Assignment - Find the line that contains "drt.antenna.violating_nets = 0 (unchanged)", then repeat it and each line after it to the end of the records, exactly.

Data for this task -
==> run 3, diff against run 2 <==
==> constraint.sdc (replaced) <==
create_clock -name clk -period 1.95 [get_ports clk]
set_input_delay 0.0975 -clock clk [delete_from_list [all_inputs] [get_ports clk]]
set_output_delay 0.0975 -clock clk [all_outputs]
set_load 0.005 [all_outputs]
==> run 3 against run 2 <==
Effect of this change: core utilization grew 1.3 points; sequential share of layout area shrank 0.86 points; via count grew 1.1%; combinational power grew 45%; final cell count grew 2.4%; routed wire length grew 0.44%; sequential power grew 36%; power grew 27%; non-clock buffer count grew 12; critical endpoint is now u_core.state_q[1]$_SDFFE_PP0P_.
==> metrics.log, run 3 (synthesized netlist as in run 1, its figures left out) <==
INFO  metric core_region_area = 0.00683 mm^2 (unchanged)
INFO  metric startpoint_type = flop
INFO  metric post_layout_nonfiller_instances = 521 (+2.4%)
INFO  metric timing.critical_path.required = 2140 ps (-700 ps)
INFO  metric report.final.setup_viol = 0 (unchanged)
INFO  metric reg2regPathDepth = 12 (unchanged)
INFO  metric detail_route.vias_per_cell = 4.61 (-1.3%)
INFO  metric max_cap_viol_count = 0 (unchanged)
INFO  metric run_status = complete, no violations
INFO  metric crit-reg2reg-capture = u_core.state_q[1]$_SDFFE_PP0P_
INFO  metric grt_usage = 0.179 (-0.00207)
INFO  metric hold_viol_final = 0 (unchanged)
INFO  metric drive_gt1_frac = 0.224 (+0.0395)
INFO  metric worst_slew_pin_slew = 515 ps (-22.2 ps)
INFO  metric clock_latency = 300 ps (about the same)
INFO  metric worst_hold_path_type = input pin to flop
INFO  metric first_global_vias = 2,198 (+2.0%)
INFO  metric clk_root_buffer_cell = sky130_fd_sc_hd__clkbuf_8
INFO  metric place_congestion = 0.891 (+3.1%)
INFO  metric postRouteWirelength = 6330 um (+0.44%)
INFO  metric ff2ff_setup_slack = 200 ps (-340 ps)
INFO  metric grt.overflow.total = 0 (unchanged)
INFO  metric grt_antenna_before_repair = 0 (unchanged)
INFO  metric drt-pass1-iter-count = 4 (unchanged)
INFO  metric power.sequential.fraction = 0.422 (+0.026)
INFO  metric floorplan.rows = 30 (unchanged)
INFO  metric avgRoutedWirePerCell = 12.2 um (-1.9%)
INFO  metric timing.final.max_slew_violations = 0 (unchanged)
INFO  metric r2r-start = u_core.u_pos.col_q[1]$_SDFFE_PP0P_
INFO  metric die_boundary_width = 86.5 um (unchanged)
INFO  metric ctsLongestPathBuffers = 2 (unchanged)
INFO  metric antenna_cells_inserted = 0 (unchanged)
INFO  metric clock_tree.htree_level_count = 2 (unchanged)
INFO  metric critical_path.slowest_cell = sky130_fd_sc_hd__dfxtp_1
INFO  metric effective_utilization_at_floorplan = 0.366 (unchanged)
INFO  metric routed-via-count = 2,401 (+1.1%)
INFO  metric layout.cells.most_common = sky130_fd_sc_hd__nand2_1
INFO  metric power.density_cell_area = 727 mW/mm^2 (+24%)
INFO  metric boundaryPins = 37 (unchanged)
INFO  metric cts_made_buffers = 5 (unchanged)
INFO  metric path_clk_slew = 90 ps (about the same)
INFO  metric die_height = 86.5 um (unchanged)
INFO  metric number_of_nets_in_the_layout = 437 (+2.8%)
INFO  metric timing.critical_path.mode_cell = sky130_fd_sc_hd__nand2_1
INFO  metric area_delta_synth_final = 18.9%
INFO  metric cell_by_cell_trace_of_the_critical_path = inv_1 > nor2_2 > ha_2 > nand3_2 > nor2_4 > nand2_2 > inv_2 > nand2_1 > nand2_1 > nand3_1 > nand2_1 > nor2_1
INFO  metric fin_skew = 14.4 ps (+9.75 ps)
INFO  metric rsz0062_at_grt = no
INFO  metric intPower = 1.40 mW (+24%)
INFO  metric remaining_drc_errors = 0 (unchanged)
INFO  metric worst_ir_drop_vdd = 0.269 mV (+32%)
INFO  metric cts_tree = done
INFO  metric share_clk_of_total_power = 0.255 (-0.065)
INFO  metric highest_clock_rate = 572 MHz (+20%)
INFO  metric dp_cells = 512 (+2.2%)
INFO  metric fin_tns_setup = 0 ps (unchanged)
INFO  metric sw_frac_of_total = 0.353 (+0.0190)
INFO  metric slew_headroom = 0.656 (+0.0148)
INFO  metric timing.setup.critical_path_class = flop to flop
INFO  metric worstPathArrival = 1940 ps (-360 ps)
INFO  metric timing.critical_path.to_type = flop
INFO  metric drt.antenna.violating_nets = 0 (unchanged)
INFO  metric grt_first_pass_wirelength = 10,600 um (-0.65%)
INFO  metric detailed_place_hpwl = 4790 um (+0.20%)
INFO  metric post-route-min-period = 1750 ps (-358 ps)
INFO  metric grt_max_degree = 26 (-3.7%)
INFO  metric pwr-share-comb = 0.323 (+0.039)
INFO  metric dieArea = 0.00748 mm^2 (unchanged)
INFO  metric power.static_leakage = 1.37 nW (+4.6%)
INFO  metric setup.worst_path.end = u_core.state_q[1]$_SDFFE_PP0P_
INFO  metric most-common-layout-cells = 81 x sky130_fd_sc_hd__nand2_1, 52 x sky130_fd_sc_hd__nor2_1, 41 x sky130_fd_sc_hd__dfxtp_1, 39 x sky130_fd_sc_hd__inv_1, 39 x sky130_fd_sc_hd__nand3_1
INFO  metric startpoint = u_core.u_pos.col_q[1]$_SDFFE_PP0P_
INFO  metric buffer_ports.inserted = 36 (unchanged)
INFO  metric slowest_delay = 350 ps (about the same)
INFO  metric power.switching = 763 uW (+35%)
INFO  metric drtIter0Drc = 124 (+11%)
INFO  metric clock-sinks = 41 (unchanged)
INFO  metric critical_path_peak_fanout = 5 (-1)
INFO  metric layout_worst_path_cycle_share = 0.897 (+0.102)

Solution below -
INFO  metric drt.antenna.violating_nets = 0 (unchanged)
INFO  metric grt_first_pass_wirelength = 10,600 um (-0.65%)
INFO  metric detailed_place_hpwl = 4790 um (+0.20%)
INFO  metric post-route-min-period = 1750 ps (-358 ps)
INFO  metric grt_max_degree = 26 (-3.7%)
INFO  metric pwr-share-comb = 0.323 (+0.039)
INFO  metric dieArea = 0.00748 mm^2 (unchanged)
INFO  metric power.static_leakage = 1.37 nW (+4.6%)
INFO  metric setup.worst_path.end = u_core.state_q[1]$_SDFFE_PP0P_
INFO  metric most-common-layout-cells = 81 x sky130_fd_sc_hd__nand2_1, 52 x sky130_fd_sc_hd__nor2_1, 41 x sky130_fd_sc_hd__dfxtp_1, 39 x sky130_fd_sc_hd__inv_1, 39 x sky130_fd_sc_hd__nand3_1
INFO  metric startpoint = u_core.u_pos.col_q[1]$_SDFFE_PP0P_
INFO  metric buffer_ports.inserted = 36 (unchanged)
INFO  metric slowest_delay = 350 ps (about the same)
INFO  metric power.switching = 763 uW (+35%)
INFO  metric drtIter0Drc = 124 (+11%)
INFO  metric clock-sinks = 41 (unchanged)
INFO  metric critical_path_peak_fanout = 5 (-1)
INFO  metric layout_worst_path_cycle_share = 0.897 (+0.102)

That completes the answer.